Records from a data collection

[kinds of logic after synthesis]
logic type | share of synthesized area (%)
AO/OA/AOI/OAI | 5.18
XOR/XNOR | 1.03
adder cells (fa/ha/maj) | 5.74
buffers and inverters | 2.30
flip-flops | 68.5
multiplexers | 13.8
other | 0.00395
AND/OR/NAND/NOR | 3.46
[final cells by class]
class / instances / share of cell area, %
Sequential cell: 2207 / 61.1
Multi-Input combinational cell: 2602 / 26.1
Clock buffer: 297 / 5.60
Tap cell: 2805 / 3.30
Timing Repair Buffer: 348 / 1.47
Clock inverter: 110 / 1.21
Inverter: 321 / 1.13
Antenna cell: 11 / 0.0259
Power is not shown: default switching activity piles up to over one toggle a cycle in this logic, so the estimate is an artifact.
## config.mk

```make
export PLATFORM = sky130hd
export DESIGN_NAME = triangle_vertex_dedup_batcher
export DESIGN_NICKNAME = d
export VERILOG_FILES = /design/src/sv/tvdb_pkg.sv /design/src/sv/tvdb_datapath.sv /design/src/sv/tvdb_ctrl.sv /design/src/sv/triangle_vertex_dedup_batcher.sv
export SDC_FILE = /design/constraint.sdc
export NUM_CORES = 2
export LEC_CHECK = 0
export ABC_AREA = 1
export BUFFER_PORTS_ARGS = -buffer_cell sky130_fd_sc_hd__buf_2
export CAP_MARGIN = 30
export CORE_MARGIN = 3
export CORE_UTILIZATION = 60
export CTS_CLUSTER_SIZE = 14
export DETAILED_ROUTE_END_ITERATION = 8
export GPL_TIMING_DRIVEN = 1
export PLACE_DENSITY = 0.75
export SYNTH_ARGS = -nofsm -noshare
export SYNTH_HDL_FRONTEND = slang
export SYNTH_HIERARCHICAL = 1
export SYNTH_SLANG_ARGS = --single-unit
```

## constraint.sdc

```tcl
create_clock -name clk -period 34.4 [get_ports clk]
set_input_delay 6.88 -clock clk [delete_from_list [all_inputs] [get_ports clk]]
set_output_delay 6.88 -clock clk [all_outputs]
set_load 0.01 [all_outputs]
```

## src/sv/tvdb_pkg.sv

```systemverilog
package tvdb_pkg;

	// Default batch limits and key width.
	localparam int MAX_TRIANGLES_DEF = 16;
	localparam int MAX_VERTICES_DEF  = 24;
	localparam int VERTEX_BITS_DEF   = 64;

	// Fixed field widths of the stream payload.
	localparam int KEY_W = 64;
	localparam int IDX_W = 5;
	localparam int CNT_W = 5;

	// Kind of result that closes one transaction.
	typedef enum logic [1:0] {
		RES_ADD,
		RES_REJECT,
		RES_CLEAR
	} res_kind_t;

	// Commands from the controller to the datapath.
	typedef struct packed {
		logic      start;
		logic      scan_rd;
		logic      write_step;
		logic      load_out;
		res_kind_t kind;
	} tvdb_cmd_t;

	// Status from the datapath to the controller.
	typedef struct packed {
		logic is_clear;
		logic tri_full;
		logic scan_issued_all;
		logic scan_done;
		logic fits;
		logic last_corner;
	} tvdb_status_t;

endpackage

```

## src/sv/tvdb_datapath.sv

```systemverilog
module tvdb_datapath #(
	parameter int MAX_TRIANGLES = tvdb_pkg::MAX_TRIANGLES_DEF,
	parameter int MAX_VERTICES  = tvdb_pkg::MAX_VERTICES_DEF,
	parameter int VERTEX_BITS   = tvdb_pkg::VERTEX_BITS_DEF
) (
	input  logic                       clk,
	input  logic                       arst_n,
	input  tvdb_pkg::tvdb_cmd_t        cmd,
	output tvdb_pkg::tvdb_status_t     status,
	input  logic                       in_operation,
	input  logic [tvdb_pkg::KEY_W-1:0] in_key_a,
	input  logic [tvdb_pkg::KEY_W-1:0] in_key_b,
	input  logic [tvdb_pkg::KEY_W-1:0] in_key_c,
	output logic                       accepted,
	output logic [tvdb_pkg::IDX_W-1:0] index_a,
	output logic [tvdb_pkg::IDX_W-1:0] index_b,
	output logic [tvdb_pkg::IDX_W-1:0] index_c,
	output logic [tvdb_pkg::CNT_W-1:0] vertices_held,
	output logic [tvdb_pkg::CNT_W-1:0] triangles_held
);
	import tvdb_pkg::*;

	localparam int AW  = (MAX_VERTICES > 1) ? $clog2(MAX_VERTICES) : 1;
	localparam int VCW = $clog2(MAX_VERTICES + 1);
	localparam int TCW = $clog2(MAX_TRIANGLES + 1);

	logic [VERTEX_BITS-1:0] table_mem [MAX_VERTICES];
	logic [VERTEX_BITS-1:0] rd_data_s1;
	logic                   rd_valid_s1;
	logic [AW-1:0]          rd_idx_s1;

	logic [VERTEX_BITS-1:0] key_q [3];
	logic                   op_q;
	logic [2:0]             found_q;
	logic [AW-1:0]          idx_q [3];
	logic [VCW-1:0]         ptr_q;
	logic [1:0]             corner_q;
	logic [VCW-1:0]         vcount_q;
	logic [TCW-1:0]         tcount_q;

	logic [1:0]             misses;
	logic [VCW:0]           vsum;
	logic                   wr_miss;

	// Miss count and vertex limit check for the current triangle.
	assign misses  = 2'($countones(~found_q));
	assign vsum    = {1'b0, vcount_q} + (VCW + 1)'(misses);
	assign wr_miss = !found_q[corner_q];

	assign status.is_clear        = op_q;
	assign status.tri_full        = tcount_q >= TCW'(MAX_TRIANGLES);
	assign status.scan_issued_all = ptr_q == vcount_q;
	assign status.scan_done       = (ptr_q == vcount_q) && !rd_valid_s1;
	assign status.fits            = vsum < (VCW + 1)'(MAX_VERTICES);
	assign status.last_corner     = corner_q == 2'd2;

	// Vertex table: one registered read port for the scan, one write port for inserts.
	always_ff @(posedge clk) begin
		if (cmd.scan_rd) begin
			rd_data_s1 <= table_mem[ptr_q[AW-1:0]];
			rd_idx_s1  <= ptr_q[AW-1:0];
		end
		if (cmd.write_step && wr_miss) begin
			table_mem[vcount_q[AW-1:0]] <= key_q[corner_q];
		end
	end

	// Captured keys of the transaction in progress.
	always_ff @(posedge clk) begin
		if (cmd.start) begin
			key_q[0] <= in_key_a[VERTEX_BITS-1:0];
			key_q[1] <= in_key_b[VERTEX_BITS-1:0];
			key_q[2] <= in_key_c[VERTEX_BITS-1:0];
		end
	end

	// Scan pointer, compare stage, insert sequencing and batch counts.
	always_ff @(posedge clk or negedge arst_n) begin
		if (!arst_n) begin
			op_q        <= 1'b0;
			found_q     <= '0;
			ptr_q       <= '0;
			corner_q    <= '0;
			rd_valid_s1 <= 1'b0;
			vcount_q    <= '0;
			tcount_q    <= '0;
			for (int k = 0; k < 3; k++) begin
				idx_q[k] <= '0;
			end
		end else begin
			rd_valid_s1 <= cmd.scan_rd;
			if (cmd.start) begin
				op_q     <= in_operation;
				found_q  <= '0;
				ptr_q    <= '0;
				corner_q <= '0;
			end
			if (cmd.scan_rd) begin
				ptr_q <= ptr_q + VCW'(1);
			end
			// The lowest matching slot wins, since slots are scanned upward.
			if (rd_valid_s1) begin
				for (int k = 0; k < 3; k++) begin
					if (!found_q[k] && rd_data_s1 == key_q[k]) begin
						found_q[k] <= 1'b1;
						idx_q[k]   <= rd_idx_s1;
					end
				end
			end
			if (cmd.write_step) begin
				corner_q <= corner_q + 2'd1;
				if (wr_miss) begin
					idx_q[corner_q] <= vcount_q[AW-1:0];
					vcount_q        <= vcount_q + VCW'(1);
				end
			end
			if (cmd.load_out) begin
				case (cmd.kind)
					RES_CLEAR: begin
						vcount_q <= '0;
						tcount_q <= '0;
					end
					RES_ADD: begin
						tcount_q <= tcount_q + TCW'(1);
					end
					default: begin
					end
				endcase
			end
		end
	end

	// Result register, loaded when the controller closes the transaction.
	always_ff @(posedge clk) begin
		if (cmd.load_out) begin
			case (cmd.kind)
				RES_CLEAR: begin
					accepted       <= 1'b1;
					index_a        <= '0;
					index_b        <= '0;
					index_c        <= '0;
					vertices_held  <= '0;
					triangles_held <= '0;
				end
				RES_ADD: begin
					accepted       <= 1'b1;
					index_a        <= IDX_W'(idx_q[0]);
					index_b        <= IDX_W'(idx_q[1]);
					index_c        <= IDX_W'(idx_q[2]);
					vertices_held  <= CNT_W'(vcount_q);
					triangles_held <= CNT_W'(tcount_q + TCW'(1));
				end
				default: begin
					accepted       <= 1'b0;
					index_a        <= '0;
					index_b        <= '0;
					index_c        <= '0;
					vertices_held  <= CNT_W'(vcount_q);
					triangles_held <= CNT_W'(tcount_q);
				end
			endcase
		end
	end

	// The vertex limit is never reached, so every insert slot exists.
	a_vcount_below_limit: assert property (@(posedge clk) disable iff (!arst_n)
		vcount_q < VCW'(MAX_VERTICES))
		else $error("vertex count reached the vertex limit");

	a_tcount_in_range: assert property (@(posedge clk) disable iff (!arst_n)
		tcount_q <= TCW'(MAX_TRIANGLES))
		else $error("triangle count above the triangle limit");

	// Scan reads only touch slots that hold a vertex.
	a_scan_in_range: assert property (@(posedge clk) disable iff (!arst_n)
		cmd.scan_rd |-> ptr_q < vcount_q)
		else $error("scan read beyond the held vertices");

	// An added triangle never follows a full batch.
	a_add_not_full: assert property (@(posedge clk) disable iff (!arst_n)
		(cmd.load_out && cmd.kind == RES_ADD) |-> !status.tri_full)
		else $error("triangle added to a full batch");

endmodule

```

## src/sv/tvdb_ctrl.sv

```systemverilog
module tvdb_ctrl (
	input  logic                   clk,
	input  logic                   arst_n,
	input  logic                   s_tvalid,
	output logic                   s_tready,
	output logic                   m_tvalid,
	input  logic                   m_tready,
	output tvdb_pkg::tvdb_cmd_t    cmd,
	input  tvdb_pkg::tvdb_status_t status
);
	import tvdb_pkg::*;

	typedef enum logic [2:0] {
		ST_IDLE,
		ST_SCAN,
		ST_CHECK,
		ST_WRITE,
		ST_DONE
	} state_t;

	state_t    state_q;
	res_kind_t kind_q;
	logic      m_tvalid_q;
	logic      out_free;

	assign s_tready = state_q == ST_IDLE;
	assign m_tvalid = m_tvalid_q;
	assign out_free = !m_tvalid_q || m_tready;

	// Command decode from the current state.
	always_comb begin
		cmd.start      = (state_q == ST_IDLE) && s_tvalid;
		cmd.scan_rd    = (state_q == ST_SCAN) && !status.is_clear && !status.tri_full &&
		                 !status.scan_issued_all;
		cmd.write_step = state_q == ST_WRITE;
		cmd.load_out   = (state_q == ST_DONE) && out_free;
		cmd.kind       = kind_q;
	end

	// State, result kind and output valid.
	always_ff @(posedge clk or negedge arst_n) begin
		if (!arst_n) begin
			state_q    <= ST_IDLE;
			kind_q     <= RES_REJECT;
			m_tvalid_q <= 1'b0;
		end else begin
			// The output valid rises on a load and falls when the result is taken.
			if (cmd.load_out) begin
				m_tvalid_q <= 1'b1;
			end else if (m_tready) begin
				m_tvalid_q <= 1'b0;
			end
			case (state_q)
				ST_IDLE: begin
					if (s_tvalid) begin
						state_q <= ST_SCAN;
					end
				end
				ST_SCAN: begin
					if (status.is_clear) begin
						kind_q  <= RES_CLEAR;
						state_q <= ST_DONE;
					end else if (status.tri_full) begin
						kind_q  <= RES_REJECT;
						state_q <= ST_DONE;
					end else if (status.scan_done) begin
						state_q <= ST_CHECK;
					end
				end
				ST_CHECK: begin
					if (status.fits) begin
						state_q <= ST_WRITE;
					end else begin
						kind_q  <= RES_REJECT;
						state_q <= ST_DONE;
					end
				end
				ST_WRITE: begin
					if (status.last_corner) begin
						kind_q  <= RES_ADD;
						state_q <= ST_DONE;
					end
				end
				ST_DONE: begin
					if (out_free) begin
						state_q <= ST_IDLE;
					end
				end
				default: begin
					state_q <= ST_IDLE;
				end
			endcase
		end
	end

	// A result is only loaded into an output register that is free.
	a_load_free: assert property (@(posedge clk) disable iff (!arst_n)
		cmd.load_out |-> (!m_tvalid_q || m_tready))
		else $error("result loaded over a pending result");

	// Each load raises the output valid on the next edge.
	a_load_valid: assert property (@(posedge clk) disable iff (!arst_n)
		cmd.load_out |=> m_tvalid_q)
		else $error("loaded result not presented");

	// Inserts run only after a scan check has passed.
	a_write_after_check: assert property (@(posedge clk) disable iff (!arst_n)
		(state_q == ST_WRITE && $past(state_q) != ST_WRITE) |-> $past(status.fits))
		else $error("insert started without room in the batch");

endmodule

```

## src/sv/triangle_vertex_dedup_batcher.sv

```systemverilog
// The table is scanned one slot a cycle on a single read port, up to the vertex count held;
// a clear, or an add to a batch at the triangle limit, skips the scan. One transaction is in
// work at a time; the next is accepted the cycle after a result is loaded, even while that
// result waits.
// Reset clears both batch counts and the control state; table contents stay undefined.
module triangle_vertex_dedup_batcher #(
	parameter int MAX_TRIANGLES = tvdb_pkg::MAX_TRIANGLES_DEF,
	parameter int MAX_VERTICES  = tvdb_pkg::MAX_VERTICES_DEF,
	parameter int VERTEX_BITS   = tvdb_pkg::VERTEX_BITS_DEF
) (
	input  logic         clk,
	input  logic         arst_n,
	input  logic         s_tvalid,
	output logic         s_tready,
	// s_tdata: vertex_a_key[63:0], vertex_b_key[127:64], vertex_c_key[191:128]
	input  logic [191:0] s_tdata,
	// s_tuser: operation[0]
	input  logic         s_tuser,
	output logic         m_tvalid,
	input  logic         m_tready,
	// m_tdata: index_a[4:0], index_b[9:5], index_c[14:10], vertices_held[19:15],
	// triangles_held[24:20], zero fill[31:25]
	output logic [31:0]  m_tdata,
	// m_tuser: accepted[0]
	output logic         m_tuser
);
	import tvdb_pkg::*;

	tvdb_cmd_t        cmd;
	tvdb_status_t     status;
	logic [IDX_W-1:0] index_a;
	logic [IDX_W-1:0] index_b;
	logic [IDX_W-1:0] index_c;
	logic [CNT_W-1:0] vertices_held;
	logic [CNT_W-1:0] triangles_held;

	tvdb_ctrl u_ctrl (
		.clk      (clk),
		.arst_n   (arst_n),
		.s_tvalid (s_tvalid),
		.s_tready (s_tready),
		.m_tvalid (m_tvalid),
		.m_tready (m_tready),
		.cmd      (cmd),
		.status   (status)
	);

	tvdb_datapath #(
		.MAX_TRIANGLES (MAX_TRIANGLES),
		.MAX_VERTICES  (MAX_VERTICES),
		.VERTEX_BITS   (VERTEX_BITS)
	) u_datapath (
		.clk            (clk),
		.arst_n         (arst_n),
		.cmd            (cmd),
		.status         (status),
		.in_operation   (s_tuser),
		.in_key_a       (s_tdata[63:0]),
		.in_key_b       (s_tdata[127:64]),
		.in_key_c       (s_tdata[191:128]),
		.accepted       (m_tuser),
		.index_a        (index_a),
		.index_b        (index_b),
		.index_c        (index_c),
		.vertices_held  (vertices_held),
		.triangles_held (triangles_held)
	);

	// Pack the result fields, lowest field first.
	assign m_tdata = {7'd0, triangles_held, vertices_held, index_c, index_b, index_a};

endmodule

```

==> impl_metrics.env <==
export IMPL_timing_fmax_ghz=0.1145
export IMPL_netlist_cell_type_count=47
export IMPL_synth_warnings=6
export IMPL_netlist_area_sq_um=76600
export IMPL_grt_pass1_wl_um=348700
export IMPL_tritoncts="done"
export IMPL_worst_slew_pin_slew_ns=1.163
export IMPL_grt_max_degree=181
export IMPL_route_detailed_wl_per_inst_um=30.21
export IMPL_clkPwrFrac=0.265
export IMPL_p_seq_frac=0.439
export IMPL_proportion_of_layout_cells_with_a_drive_suffix_above_1=0.1048
export IMPL_cts_num_sinks=1866
export IMPL_die_h_um=363.3
export IMPL_crit_fanout=5
export IMPL_cts_path_max_buffers=3
export IMPL_cp_start_kind="flop"
export IMPL_remaining_global_route_overflow=0
export IMPL_hp_start="u_ctrl/kind_q[1]"
export IMPL_slowest_delay_ns=0.43
export IMPL_final_antenna_net_count=0
export IMPL_post_dp_cell_area_sq_um=79570
export IMPL_period_share=0.2538
export IMPL_first_pass_iters=7
export IMPL_yosys_register_bits=1866
export IMPL_netSwitchingFraction=0.3649
export IMPL_timing_clock_skew_ns=0.04682
export IMPL_crit_required_ns=27.52
export IMPL_final_wtd_congestion=1.091
export IMPL_worstSetupStartpoint="u_ctrl/state_q[1]"
export IMPL_num_vias=53761
export IMPL_synthesis_instances=6219
export IMPL_ys_seq_area_frac=0.7287
export IMPL_synthesis_to_layout_area_growth_pct=11.45
export IMPL_total_switching_power_uw=2669
export IMPL_hold_path_class="reg -> reg"
export IMPL_groute_usage_overall=0.3712
export IMPL_period_minus_slack_ns=8.731
export IMPL_worst_r2r_startpoint="u_datapath/ptr_q[0]"
export IMPL_cpMostUsedCell="sky130_fd_sc_hd__nor2_1"
export IMPL_cp_cell_sequence="nor2_1 > inv_1 > nor2_1 > buf_2"
export IMPL_edff_count_synth=1823
export IMPL_htree_levels=4
export IMPL_hpwlAfterDp_um=149000
export IMPL_floorplan_die_area_sq_um=132000
export IMPL_core_sq_um=126200
export IMPL_outcome="finished, final reports clean"
export IMPL_cp_buffers_inverters=2
export IMPL_final_max_slew_violation_count=0
export IMPL_count_of_pins_on_the_block_boundary=232
export IMPL_cts_setup_buffers=0
export IMPL_internal_power_uw=4645
export IMPL_setup_violations_final=0
export IMPL_peakVddDrop_v=0.00005812
export IMPL_synth_flop_cell="sky130_fd_sc_hd__edfxtp_1"
export IMPL_worst_endpoint_arrival_ns=1.85
export IMPL_pwr_density_cell_nw_per_um2=85.68
export IMPL_antenna_found_initial=12
export IMPL_endpoint_class_of_the_critical_path="primary output"
export IMPL_chipWidth_um=363.3
export IMPL_cts_repair_resized_insts=0
export IMPL_detail_route_wirelength_um=248200
export IMPL_number_of_global_route_vias_before_repair=50215
export IMPL_power_leakage_uw=0.02987
export IMPL_avgSynthCellArea_sq_um=12.32
export IMPL_path_clk_slew_ns=0.06
export IMPL_route_detailed_vias_per_inst=6.544
export IMPL_finish_instance_area_sq_um=85370
export IMPL_clk_root_buffer_cell="sky130_fd_sc_hd__clkbuf_16"
export IMPL_setup_repair_after_global_routing_missed_its_margin="no"
export IMPL_share_of_async_settable_or_async_resettable_flops_after_synthesis=0.02304
export IMPL_cts_inserted_buffers=180
export IMPL_clkLatencyLatePin_ns=0.82
export IMPL_first_iter_violations=9320
export IMPL_relative_slew_slack=0.2244
export IMPL_maxCapViolCount=0
export IMPL_portBuffers=224
export IMPL_final_net_count=6628
export IMPL_finalCoreUtilization=0.6763
export IMPL_report_final_hold_viol_count=0
export IMPL_drt_drc_violations_left=0
export IMPL_worst_setup_path_type="reg -> out"
export IMPL_initial_utilization=0.6069
export IMPL_placement_rows=130
export IMPL_cp_top_family="flip-flops"
export IMPL_timing_setup_tns_ns=0
export IMPL_comb_power_share=0.297
export IMPL_cell_with_the_largest_stage_delay_on_the_worst_path="sky130_fd_sc_hd__dfrtp_1"
export IMPL_cts_hold_repair_buffers=0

● TASK DETAILS: All lines from the start of the entries through the line where "Power is not" sits should be duplicated exactly, with nothing else in the output.

● EXERCISE RESULT:
[kinds of logic after synthesis]
logic type | share of synthesized area (%)
AO/OA/AOI/OAI | 5.18
XOR/XNOR | 1.03
adder cells (fa/ha/maj) | 5.74
buffers and inverters | 2.30
flip-flops | 68.5
multiplexers | 13.8
other | 0.00395
AND/OR/NAND/NOR | 3.46
[final cells by class]
class / instances / share of cell area, %
Sequential cell: 2207 / 61.1
Multi-Input combinational cell: 2602 / 26.1
Clock buffer: 297 / 5.60
Tap cell: 2805 / 3.30
Timing Repair Buffer: 348 / 1.47
Clock inverter: 110 / 1.21
Inverter: 321 / 1.13
Antenna cell: 11 / 0.0259
Power is not shown: default switching activity piles up to over one toggle a cycle in this logic, so the estimate is an artifact.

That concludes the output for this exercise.